ASSIGNMENT: When a line below contains the string "registers", show that line.

====== INPUT ======

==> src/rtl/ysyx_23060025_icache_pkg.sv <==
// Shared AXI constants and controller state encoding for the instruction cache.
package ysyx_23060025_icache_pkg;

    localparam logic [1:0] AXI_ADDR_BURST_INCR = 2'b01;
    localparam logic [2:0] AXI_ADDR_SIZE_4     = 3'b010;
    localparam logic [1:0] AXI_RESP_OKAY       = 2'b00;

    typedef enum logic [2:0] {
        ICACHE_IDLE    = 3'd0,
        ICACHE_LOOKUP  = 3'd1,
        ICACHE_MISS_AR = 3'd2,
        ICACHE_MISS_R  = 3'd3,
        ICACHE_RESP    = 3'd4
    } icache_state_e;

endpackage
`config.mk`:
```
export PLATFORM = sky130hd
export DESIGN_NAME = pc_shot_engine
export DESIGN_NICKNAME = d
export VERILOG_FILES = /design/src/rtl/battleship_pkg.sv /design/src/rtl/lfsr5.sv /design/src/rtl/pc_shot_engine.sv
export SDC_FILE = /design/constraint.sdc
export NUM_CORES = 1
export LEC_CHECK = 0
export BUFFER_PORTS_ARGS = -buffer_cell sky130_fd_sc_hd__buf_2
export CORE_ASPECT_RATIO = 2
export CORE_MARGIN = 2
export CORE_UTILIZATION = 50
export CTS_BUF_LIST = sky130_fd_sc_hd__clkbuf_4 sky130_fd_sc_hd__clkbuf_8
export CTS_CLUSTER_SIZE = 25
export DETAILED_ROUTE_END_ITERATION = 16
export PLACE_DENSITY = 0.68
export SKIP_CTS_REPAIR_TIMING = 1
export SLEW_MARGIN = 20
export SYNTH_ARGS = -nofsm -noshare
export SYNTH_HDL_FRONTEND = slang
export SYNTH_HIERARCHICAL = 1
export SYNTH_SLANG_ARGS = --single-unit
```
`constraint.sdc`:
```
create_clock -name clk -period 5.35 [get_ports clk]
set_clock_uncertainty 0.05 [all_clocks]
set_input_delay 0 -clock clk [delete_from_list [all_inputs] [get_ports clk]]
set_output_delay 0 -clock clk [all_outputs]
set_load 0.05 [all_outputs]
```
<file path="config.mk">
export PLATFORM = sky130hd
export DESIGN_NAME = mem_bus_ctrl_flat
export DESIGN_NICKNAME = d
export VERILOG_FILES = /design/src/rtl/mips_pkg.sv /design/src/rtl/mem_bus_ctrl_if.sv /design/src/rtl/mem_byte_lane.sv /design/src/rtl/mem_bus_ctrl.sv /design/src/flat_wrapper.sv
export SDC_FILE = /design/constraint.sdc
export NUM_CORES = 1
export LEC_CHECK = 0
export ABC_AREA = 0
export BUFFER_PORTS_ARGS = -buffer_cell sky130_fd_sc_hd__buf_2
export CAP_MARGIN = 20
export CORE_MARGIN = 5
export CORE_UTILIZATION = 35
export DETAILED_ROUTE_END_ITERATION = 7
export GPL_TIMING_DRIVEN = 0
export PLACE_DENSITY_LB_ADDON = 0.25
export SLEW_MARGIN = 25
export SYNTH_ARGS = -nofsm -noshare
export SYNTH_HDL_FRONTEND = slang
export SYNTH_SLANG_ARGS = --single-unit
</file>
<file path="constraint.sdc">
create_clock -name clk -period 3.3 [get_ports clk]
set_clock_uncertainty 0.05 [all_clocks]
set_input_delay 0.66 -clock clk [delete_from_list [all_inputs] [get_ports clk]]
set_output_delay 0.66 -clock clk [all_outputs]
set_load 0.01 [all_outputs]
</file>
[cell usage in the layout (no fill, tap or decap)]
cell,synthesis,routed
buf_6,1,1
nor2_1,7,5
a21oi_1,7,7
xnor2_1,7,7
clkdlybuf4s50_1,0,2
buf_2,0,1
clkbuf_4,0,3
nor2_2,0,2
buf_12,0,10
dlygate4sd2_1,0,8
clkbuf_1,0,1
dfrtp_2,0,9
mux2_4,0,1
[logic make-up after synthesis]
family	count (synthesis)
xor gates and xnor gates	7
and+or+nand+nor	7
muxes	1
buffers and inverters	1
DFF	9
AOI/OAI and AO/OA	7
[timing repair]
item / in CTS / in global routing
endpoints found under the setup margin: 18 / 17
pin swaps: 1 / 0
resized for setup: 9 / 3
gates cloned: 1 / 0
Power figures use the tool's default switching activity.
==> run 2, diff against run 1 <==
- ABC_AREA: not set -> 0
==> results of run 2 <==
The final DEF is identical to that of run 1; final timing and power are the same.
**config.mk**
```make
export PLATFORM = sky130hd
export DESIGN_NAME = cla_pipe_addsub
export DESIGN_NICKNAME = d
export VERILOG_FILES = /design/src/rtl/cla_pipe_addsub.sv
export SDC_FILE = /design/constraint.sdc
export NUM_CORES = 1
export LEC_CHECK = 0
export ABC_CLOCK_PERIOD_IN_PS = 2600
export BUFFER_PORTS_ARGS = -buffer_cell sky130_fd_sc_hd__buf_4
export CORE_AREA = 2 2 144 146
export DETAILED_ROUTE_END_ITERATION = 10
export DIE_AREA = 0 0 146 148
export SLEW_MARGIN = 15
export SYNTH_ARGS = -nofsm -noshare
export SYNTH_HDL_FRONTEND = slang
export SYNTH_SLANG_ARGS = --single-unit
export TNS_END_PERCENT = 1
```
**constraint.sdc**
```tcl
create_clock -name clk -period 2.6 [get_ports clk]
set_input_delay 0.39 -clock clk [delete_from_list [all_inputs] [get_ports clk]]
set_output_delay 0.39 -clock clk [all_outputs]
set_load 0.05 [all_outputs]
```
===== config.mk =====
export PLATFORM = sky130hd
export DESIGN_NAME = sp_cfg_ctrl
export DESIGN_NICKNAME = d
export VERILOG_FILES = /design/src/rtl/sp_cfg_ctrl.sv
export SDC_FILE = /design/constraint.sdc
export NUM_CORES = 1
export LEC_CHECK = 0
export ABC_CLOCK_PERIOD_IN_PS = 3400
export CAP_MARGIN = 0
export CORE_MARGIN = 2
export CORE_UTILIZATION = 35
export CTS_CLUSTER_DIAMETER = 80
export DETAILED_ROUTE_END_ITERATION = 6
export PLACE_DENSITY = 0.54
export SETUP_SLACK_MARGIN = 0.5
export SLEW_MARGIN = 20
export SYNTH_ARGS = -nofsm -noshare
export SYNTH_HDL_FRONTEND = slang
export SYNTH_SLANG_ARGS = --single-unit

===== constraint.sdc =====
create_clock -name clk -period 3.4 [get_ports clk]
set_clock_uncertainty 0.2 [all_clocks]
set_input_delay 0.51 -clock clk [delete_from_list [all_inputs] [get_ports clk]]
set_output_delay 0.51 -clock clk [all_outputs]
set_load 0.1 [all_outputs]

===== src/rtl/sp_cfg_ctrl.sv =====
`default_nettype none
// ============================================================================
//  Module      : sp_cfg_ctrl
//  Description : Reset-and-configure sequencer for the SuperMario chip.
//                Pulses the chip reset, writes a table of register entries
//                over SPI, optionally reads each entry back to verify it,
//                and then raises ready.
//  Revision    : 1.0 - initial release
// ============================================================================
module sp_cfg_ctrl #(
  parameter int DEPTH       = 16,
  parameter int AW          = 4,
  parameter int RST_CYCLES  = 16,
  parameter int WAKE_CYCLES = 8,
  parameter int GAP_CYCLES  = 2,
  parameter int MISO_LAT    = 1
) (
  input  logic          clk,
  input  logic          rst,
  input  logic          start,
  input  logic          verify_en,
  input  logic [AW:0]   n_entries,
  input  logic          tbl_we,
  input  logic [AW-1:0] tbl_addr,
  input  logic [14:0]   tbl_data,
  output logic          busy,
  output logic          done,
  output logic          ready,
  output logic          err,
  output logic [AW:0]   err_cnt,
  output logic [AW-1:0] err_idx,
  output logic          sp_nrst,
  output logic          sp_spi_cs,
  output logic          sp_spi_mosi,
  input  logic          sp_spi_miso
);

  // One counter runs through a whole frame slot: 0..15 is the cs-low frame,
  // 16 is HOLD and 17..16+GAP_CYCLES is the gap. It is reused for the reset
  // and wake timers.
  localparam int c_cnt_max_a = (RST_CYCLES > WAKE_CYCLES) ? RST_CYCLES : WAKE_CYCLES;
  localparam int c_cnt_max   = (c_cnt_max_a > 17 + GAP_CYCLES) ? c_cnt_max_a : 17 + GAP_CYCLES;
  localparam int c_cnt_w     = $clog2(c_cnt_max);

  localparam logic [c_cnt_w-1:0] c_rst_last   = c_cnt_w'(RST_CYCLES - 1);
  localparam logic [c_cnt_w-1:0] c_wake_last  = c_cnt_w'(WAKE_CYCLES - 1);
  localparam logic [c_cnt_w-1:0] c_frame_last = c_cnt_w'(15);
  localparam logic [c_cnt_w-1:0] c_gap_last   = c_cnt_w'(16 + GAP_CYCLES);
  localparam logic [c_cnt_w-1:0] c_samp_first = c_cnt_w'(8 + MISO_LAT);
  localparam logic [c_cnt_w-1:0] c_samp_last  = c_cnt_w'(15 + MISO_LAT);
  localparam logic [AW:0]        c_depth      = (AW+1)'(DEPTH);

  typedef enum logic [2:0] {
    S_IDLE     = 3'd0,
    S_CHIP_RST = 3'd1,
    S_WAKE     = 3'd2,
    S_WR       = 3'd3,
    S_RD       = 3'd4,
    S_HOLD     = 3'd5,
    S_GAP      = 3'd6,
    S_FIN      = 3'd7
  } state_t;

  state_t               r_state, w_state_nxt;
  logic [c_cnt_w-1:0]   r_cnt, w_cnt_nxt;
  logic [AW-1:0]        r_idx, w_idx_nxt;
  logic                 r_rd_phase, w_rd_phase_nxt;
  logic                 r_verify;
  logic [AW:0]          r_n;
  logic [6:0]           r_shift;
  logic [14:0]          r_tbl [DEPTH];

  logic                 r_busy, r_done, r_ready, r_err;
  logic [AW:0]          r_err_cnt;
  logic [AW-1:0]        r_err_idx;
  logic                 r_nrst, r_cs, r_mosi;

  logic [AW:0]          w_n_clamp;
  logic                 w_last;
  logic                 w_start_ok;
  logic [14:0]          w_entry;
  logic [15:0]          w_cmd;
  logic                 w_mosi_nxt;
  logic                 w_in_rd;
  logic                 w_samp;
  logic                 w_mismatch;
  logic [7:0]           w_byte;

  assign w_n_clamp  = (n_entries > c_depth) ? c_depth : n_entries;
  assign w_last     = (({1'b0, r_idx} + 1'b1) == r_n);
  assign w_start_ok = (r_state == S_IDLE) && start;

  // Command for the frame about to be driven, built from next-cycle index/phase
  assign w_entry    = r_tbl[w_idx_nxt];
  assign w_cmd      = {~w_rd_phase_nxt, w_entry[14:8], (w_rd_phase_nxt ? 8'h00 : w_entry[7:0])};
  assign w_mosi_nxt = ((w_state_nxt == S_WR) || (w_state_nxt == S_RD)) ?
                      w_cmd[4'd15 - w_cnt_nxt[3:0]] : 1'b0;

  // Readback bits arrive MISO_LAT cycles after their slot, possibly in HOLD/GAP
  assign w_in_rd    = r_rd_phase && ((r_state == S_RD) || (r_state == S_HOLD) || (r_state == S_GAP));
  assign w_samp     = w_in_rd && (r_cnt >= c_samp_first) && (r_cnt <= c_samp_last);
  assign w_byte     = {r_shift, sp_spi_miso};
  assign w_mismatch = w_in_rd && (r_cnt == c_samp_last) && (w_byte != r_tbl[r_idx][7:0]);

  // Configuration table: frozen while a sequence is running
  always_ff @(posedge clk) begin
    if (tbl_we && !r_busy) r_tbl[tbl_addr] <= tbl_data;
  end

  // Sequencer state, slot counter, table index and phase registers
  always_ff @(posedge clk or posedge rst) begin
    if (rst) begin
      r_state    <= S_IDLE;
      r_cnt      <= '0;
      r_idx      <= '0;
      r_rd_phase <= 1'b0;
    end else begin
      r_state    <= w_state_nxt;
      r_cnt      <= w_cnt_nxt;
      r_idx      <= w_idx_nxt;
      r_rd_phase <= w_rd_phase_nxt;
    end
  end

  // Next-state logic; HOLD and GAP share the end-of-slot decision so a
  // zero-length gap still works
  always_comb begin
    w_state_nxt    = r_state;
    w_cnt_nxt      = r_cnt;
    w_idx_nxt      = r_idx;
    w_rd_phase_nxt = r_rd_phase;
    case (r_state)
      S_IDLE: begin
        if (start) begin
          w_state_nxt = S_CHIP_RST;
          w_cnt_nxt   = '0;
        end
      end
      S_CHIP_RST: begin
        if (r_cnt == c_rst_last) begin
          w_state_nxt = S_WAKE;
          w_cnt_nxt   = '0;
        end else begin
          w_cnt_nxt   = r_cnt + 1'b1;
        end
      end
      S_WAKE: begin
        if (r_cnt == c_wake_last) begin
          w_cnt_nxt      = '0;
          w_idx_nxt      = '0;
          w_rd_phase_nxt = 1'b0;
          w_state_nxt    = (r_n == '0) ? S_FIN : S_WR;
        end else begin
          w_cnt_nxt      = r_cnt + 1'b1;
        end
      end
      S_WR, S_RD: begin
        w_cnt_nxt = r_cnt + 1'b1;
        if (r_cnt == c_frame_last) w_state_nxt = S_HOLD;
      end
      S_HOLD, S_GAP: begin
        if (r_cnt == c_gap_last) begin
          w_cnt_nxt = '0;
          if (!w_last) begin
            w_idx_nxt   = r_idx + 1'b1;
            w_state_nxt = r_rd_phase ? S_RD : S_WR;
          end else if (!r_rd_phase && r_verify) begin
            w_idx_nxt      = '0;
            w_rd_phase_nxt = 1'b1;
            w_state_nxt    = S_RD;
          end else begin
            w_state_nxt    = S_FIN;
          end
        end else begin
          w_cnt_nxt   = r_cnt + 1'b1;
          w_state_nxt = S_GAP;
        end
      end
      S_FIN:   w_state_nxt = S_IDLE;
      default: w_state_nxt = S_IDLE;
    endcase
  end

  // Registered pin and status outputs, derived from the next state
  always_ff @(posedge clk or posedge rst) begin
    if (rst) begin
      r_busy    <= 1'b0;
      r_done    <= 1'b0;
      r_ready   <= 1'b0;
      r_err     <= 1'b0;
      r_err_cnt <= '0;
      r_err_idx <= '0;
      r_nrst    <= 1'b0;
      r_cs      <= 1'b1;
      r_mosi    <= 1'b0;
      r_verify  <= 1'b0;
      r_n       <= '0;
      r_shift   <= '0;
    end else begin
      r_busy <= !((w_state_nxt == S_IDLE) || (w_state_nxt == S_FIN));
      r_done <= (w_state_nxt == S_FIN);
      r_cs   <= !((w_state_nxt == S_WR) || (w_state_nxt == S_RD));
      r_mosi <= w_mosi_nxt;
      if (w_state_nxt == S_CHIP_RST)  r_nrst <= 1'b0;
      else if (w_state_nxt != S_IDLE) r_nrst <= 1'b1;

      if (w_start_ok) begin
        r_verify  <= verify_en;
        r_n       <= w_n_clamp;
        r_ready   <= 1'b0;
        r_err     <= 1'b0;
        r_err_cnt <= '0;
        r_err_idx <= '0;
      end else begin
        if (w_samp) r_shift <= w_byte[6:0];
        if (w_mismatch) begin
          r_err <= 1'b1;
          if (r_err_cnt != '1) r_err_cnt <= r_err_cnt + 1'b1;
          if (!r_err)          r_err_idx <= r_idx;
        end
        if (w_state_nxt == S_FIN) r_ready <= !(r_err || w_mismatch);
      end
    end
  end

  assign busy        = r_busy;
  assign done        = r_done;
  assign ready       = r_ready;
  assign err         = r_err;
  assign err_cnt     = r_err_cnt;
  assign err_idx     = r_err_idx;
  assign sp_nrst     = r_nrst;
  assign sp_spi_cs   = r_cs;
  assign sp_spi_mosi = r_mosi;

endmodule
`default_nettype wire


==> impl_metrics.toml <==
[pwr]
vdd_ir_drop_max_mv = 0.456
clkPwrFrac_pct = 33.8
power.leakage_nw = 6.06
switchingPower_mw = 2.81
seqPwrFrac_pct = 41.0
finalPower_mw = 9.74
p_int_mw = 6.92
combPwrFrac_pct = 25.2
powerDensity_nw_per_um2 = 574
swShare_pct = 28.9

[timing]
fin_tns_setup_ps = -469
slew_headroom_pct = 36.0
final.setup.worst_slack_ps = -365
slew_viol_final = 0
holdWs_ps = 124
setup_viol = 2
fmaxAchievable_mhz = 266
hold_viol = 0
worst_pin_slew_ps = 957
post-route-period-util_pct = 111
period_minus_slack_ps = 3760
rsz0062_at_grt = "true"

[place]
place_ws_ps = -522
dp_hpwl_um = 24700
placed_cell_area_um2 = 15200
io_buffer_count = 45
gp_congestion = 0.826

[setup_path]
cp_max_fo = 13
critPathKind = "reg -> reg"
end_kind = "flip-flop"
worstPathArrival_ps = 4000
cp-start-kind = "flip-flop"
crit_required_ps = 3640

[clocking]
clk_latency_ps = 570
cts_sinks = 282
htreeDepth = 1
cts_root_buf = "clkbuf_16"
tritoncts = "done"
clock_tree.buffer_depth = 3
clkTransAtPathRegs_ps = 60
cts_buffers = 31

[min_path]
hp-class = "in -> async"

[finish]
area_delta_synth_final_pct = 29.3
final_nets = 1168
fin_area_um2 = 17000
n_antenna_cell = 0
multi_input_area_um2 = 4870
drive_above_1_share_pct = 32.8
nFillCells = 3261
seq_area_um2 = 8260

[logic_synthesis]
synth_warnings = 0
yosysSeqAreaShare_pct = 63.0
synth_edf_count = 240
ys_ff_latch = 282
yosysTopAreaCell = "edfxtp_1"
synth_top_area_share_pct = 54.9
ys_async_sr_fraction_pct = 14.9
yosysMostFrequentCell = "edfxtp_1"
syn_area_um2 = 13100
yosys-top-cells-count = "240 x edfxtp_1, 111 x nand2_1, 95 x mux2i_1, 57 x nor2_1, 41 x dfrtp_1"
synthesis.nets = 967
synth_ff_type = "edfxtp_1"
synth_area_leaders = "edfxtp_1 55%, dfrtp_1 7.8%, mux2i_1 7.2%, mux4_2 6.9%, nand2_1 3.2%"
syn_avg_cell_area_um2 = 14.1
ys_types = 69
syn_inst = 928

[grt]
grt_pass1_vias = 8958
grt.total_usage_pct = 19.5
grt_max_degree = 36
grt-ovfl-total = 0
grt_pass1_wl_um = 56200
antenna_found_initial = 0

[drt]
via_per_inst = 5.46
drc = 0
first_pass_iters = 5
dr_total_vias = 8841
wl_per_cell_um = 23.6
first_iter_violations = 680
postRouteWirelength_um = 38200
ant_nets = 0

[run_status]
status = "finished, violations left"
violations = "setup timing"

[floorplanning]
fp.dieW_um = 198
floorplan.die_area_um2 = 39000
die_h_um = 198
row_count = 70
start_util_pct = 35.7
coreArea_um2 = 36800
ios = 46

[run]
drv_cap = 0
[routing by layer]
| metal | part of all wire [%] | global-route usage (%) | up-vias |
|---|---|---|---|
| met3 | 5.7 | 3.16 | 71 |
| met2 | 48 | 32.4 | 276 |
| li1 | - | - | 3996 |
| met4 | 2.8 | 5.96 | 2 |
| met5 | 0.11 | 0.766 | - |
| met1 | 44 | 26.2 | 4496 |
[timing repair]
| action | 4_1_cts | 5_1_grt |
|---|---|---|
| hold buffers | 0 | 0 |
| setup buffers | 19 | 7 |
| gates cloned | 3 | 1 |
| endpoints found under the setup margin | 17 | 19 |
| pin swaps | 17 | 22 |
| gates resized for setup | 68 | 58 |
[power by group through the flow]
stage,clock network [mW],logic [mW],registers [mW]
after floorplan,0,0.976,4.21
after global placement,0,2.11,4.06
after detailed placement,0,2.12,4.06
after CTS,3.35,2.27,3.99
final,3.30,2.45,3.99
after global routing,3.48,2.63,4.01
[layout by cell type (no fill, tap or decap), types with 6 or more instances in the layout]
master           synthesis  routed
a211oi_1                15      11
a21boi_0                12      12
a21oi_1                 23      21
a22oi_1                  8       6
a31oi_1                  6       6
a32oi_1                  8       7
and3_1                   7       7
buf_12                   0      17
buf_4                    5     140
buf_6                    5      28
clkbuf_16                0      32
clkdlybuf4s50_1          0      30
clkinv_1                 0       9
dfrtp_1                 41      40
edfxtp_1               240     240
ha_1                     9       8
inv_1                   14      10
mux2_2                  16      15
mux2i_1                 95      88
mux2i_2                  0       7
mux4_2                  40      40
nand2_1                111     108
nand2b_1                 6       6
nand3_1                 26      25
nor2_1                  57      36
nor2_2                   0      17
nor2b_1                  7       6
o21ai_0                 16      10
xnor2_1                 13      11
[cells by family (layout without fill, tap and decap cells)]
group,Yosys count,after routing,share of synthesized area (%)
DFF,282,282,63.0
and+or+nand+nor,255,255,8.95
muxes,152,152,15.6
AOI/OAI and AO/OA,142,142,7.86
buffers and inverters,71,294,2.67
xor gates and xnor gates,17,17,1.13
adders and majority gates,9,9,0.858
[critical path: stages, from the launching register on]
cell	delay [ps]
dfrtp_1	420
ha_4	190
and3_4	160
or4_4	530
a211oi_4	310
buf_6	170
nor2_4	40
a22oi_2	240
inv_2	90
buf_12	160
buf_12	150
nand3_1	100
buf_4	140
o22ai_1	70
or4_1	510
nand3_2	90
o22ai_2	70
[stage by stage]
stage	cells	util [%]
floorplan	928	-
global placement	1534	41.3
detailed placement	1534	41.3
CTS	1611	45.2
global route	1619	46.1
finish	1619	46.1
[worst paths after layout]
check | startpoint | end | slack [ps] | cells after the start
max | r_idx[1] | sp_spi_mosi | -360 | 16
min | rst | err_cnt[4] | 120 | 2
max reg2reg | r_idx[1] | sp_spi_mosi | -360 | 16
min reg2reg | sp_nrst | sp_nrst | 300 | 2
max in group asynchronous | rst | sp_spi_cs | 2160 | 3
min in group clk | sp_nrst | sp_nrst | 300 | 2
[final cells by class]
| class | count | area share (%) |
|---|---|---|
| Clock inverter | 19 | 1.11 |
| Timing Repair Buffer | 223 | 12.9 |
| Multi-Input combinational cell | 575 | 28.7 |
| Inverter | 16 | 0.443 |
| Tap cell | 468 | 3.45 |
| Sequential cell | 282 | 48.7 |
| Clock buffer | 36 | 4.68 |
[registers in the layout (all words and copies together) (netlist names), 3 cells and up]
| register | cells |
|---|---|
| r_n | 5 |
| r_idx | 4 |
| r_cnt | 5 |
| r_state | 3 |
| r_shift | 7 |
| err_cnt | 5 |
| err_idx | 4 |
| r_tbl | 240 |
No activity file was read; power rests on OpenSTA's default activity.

======

RESPONSE FOR THIS EXERCISE:
  // Sequencer state, slot counter, table index and phase registers
stage,clock network [mW],logic [mW],registers [mW]
[registers in the layout (all words and copies together) (netlist names), 3 cells and up]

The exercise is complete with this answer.